Cabal pushed it away with his foot.
‘You see?’ Yarl picked up the end of the blanket and tossed it over the wooden face. ‘There is something wrong with it.’ He bundled up the statue and carried it back to its place in the hold. When he reappeared, he was wiping his hands on his clothes. ‘I don’t even like to touch the thing.’
‘If it troubles you so much, why not just burn it?’ asked Cabal.
‘Godfred will not let me. He does not like it any more than I do. He is afraid to keep it and afraid to throw it away. He worries that it will do something bad to him, and for once I agree with the old man.’
At that moment, we all paused to watch a dead sheep bobbing downstream, legs stiff and belly bloated.
‘Baptised once too often,’ said Cabal.
When Godfred returned from Novgorod that evening, his cart was empty. He carried money in two large leather purses around his neck, which made his chest bulge as if he had breasts. He immediately began lecturing us about the True Faith and how it would Welcome us and how he would be Pleased to act as our Spiritual Guide. Godfred set his arm around Cabal, or tried to since he could not reach the whole way around Cabal’s back. ‘Come,’ he said. ‘Let me baptise you now.’
‘No,’ said Cabal, with a voice of limited patience. ‘I am no Christian.’
I bent down to pick up my gear. ‘We had best be going.’ The idea of reaching Hedeby in such a short space of time evaporated. In its place came thoughts of long days spent walking the mud-tracked forests of the north.

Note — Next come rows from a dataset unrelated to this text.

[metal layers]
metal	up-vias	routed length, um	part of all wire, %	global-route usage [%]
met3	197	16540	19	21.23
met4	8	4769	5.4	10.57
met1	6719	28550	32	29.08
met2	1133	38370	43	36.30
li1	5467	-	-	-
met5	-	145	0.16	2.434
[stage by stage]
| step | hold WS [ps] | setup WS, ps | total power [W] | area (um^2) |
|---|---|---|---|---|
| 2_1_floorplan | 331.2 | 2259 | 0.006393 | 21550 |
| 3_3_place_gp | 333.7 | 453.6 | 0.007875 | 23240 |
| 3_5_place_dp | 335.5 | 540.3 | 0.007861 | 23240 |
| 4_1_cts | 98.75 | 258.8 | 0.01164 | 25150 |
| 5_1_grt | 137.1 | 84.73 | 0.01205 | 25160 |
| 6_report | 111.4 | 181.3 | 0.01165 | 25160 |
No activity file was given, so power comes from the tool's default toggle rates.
<file path="run.sh">
#!/bin/bash
# OpenROAD 26Q1-2900-gdf79404cd8, Yosys 0.63+post, stock flow scripts
make -C /OpenROAD-flow-scripts/flow DESIGN_CONFIG=/design/flow/config.mk WORK_HOME=/design/flow/orfs finish
</file>
<file path="config.mk">
export PLATFORM = sky130hd
export DESIGN_NAME = router_top
export DESIGN_NICKNAME = router_top
export VERILOG_FILES = /design/flow/design.v
export SDC_FILE = /design/flow/constraint.sdc
export NUM_CORES = 4
export LEC_CHECK = 1
export CORE_UTILIZATION = 50
</file>
<file path="constraint.sdc">
current_design router_top

set clk_period 7.1
set clk_io_pct 0.2

create_clock -name clk0 -period $clk_period [get_ports {clock}]

set non_clock_inputs [all_inputs -no_clocks]
set_input_delay [expr $clk_period * $clk_io_pct] -clock clk0 $non_clock_inputs
set_output_delay [expr $clk_period * $clk_io_pct] -clock clk0 [all_outputs]
</file>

For a moment, Godfred seemed lost in thought. Then he smiled cheerfully. ‘Come anyway,’ he said . ‘A Norseman and a Celt together. It would be my greatest triumph. At least allow me to try and convince you. If I cannot, what harm is done?’
That much we could live with, so we brought our gear on board.
It wasn’t long before we reached the Baltic, making good progress towards Hedeby. The ship was faster than it looked.
Yarl turned out to be a good crewman. He tended to Godfred’s fragile stomach, taking
great care with his meals and bundling him in extra clothes when the old man did not dress himself warmly enough. To these attentions Godfred seemed mostly ignorant, convinced that he was sheltered by a greater power than his spotty-faced servant boy. Yarl cheerfully endured the man’s ingratitude, as he was clearly fond of his master.
In spite of myself, I grew fond of him, too.
Godfred spent most of his energy on Cabal, whom he led up and down the deck, holding his arm like an old woman being led across a patch of stony ground. With his free hand, Godfred swatted the air as he made his case for Christianity.
Cabal tilted his head over and listened intently.
I wondered if Godfred might actually convert him, but then Cabal winked at me and I knew he was just wearing down the old man.
The only time of day in which I dreaded Godfred’s company was the evening meal. He preached to us across the table, in a spray of holiness and breadcrumbs. Godfred was determined to convert us before we reached Hedeby. ‘How can you not doubt your gods?’ he asked. ‘They are so crude, so changeable.’
‘They are more like we who pray to them, perhaps,’ said Cabal.
‘Exactly!’ he bounced his fleshy fist off the table. ‘Why not have one perfect, faultless god? Why live in the shadow of doubt?’
I sat back and puffed my cheeks. ‘I do not doubt my faith in them.’
‘And what do you intend to do when you reach home? Do you think you can personally hold back the force of an entire religion?’
‘I am not trying to hold back a new religion. I am only trying to do my duty to an older one.’
‘But what good can one man do?’
‘Jesus was only one person,’ said Cabal, and left the table, rather than lose his temper with the old man.
Godfred wagged a stubby finger in my face. ‘So you see yourself as prophets?’